Secretion of protein and peptide factors that affect processes and downstream PTMs in signalling throughout the CNS is also a major area of intense experimentation, because CSF is an accessible source of proteinaceous sample for prognostic, diagnostic, and therapeutic biomarkers in neurodegeneration patients. Above, we mentioned the SPECS method, which was applied to identify 34 beta secretase BACE1-derived substrates from primary cells [62]. Automated MS interrogation of the secretome is also becoming a reality [151]. Secreted peptides derive from targeted proteolytic cleavage, thus, proteolysis is also a key regulatory PTM of interest in normal and pathological processes in the brain. Proteolysis plays a role in diverse cellular processes including programed cell death, immune function, and development. There are many crucial proteins and their cleaved fragments aggregate in neurodegeneration [152], however, the mechanism underlying the proteolytic processing of many proteins remains unclear. Therefore, unbiased methods employed toward an understanding of degradomics [52], for identifying protease substrates and tracking the extent of cleavage, are sorely needed for furthering our understanding of the pathogenesis of neurodegeneration. Recently, Herskowitz et al. analyzed post-mortem human brain using a forward and reverse (in vitro) MS-based approach to find that asparaginyl endopeptidease (AEP) directly cleaves TDP-43 at seven sites, two of which were found in FTLD brain tissue [153].
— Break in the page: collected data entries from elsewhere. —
[config.mk]
export PLATFORM = sky130hd
export DESIGN_NAME = fhsm_top
export DESIGN_NICKNAME = d
export VERILOG_FILES = /design/src/hdl/fhsm_top.v
export VERILOG_INCLUDE_DIRS = /design/src /design/src/hdl
export SDC_FILE = /design/constraint.sdc
export NUM_CORES = 1
export LEC_CHECK = 0
export ABC_AREA = 1
export BUFFER_PORTS_ARGS = -buffer_cell sky130_fd_sc_hd__buf_2
export CAP_MARGIN = 30
export CORE_MARGIN = 3
export CORE_UTILIZATION = 40
export DETAILED_ROUTE_END_ITERATION = 7
export MAX_ROUTING_LAYER = met4
export PLACE_DENSITY = 0.69
export SLEW_MARGIN = 20
export SYNTH_ARGS = -nofsm -noshare
export SYNTH_HDL_FRONTEND = slang
export SYNTH_SLANG_ARGS = --single-unit
[constraint.sdc]
create_clock -name pclk -period 2 [get_ports pclk]
set_clock_uncertainty 0.2 [all_clocks]
set_input_delay 0.4 -clock pclk [delete_from_list [all_inputs] [get_ports pclk]]
set_output_delay 0.4 -clock pclk [all_outputs]
set_load 0.01 [all_outputs]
From the field of chemical proteomics, activity based probes have become powerful tools for characterizing distinct protease activity, targeting only the protease(s) that are active against a specific substrate [154]. This approach has been coupled to a MS readout [155], and focuses on identifying the source of specific cleavage events which may be unknown in a given cell or tissue context, rather than often well-established cleavage targets. Natural product small molecules, metabolites and drugs can also be engineered to generate protein adducts which are suitable for determining pharmacological protein targets using an activity based probe approach [156], which promises to open up mechanistic understanding of drug-protein interactions in neurodegeneration and other fields.

4. Future perspective

While a battery of proteomic approaches are available to quantitatively analyse PTMs on tens of thousands of targets, the functional alteration that PTMs engender requires a larger toolbox of experimental approaches which demand the combination of MS based approaches with more diverse methods, in order to go beyond simple PTM and protein identification and quantification. For example, despite the progress in methods in the last 10 years relating to histone PTMs highlighted in an above section, reports of histone modification differences in the context of native chromatin from different cell types of neurodegenerative disorders using unbiased MS approaches is hard to find. Methods which couple biophysical and biochemical separation of histones and/or nuclei [21] to histone PTM identification in the brain [157] need to be performed to provide insight into the biology of chromatin modifications that occur globally and/or in a locus-specific fashion at specific genes or chromosomal regions. In the future, we plan to carry out studies of epigenetic alterations in brains of individuals with AD, MCI, and FTLD. PTMs including oxidation, phosphorylation, ubiquitination and proteolysis all require further study in experiments that hold great promise for the elucidation of pathogenic mechanisms of neurodegeneration. Application of the technologies we have outlined are essential tools for the systematic, if not unbiased, study of neurodegenerative disorders, and promise to reveal multiple mechanisms of pathological protein aggregation and identify therapeutic targets in the future.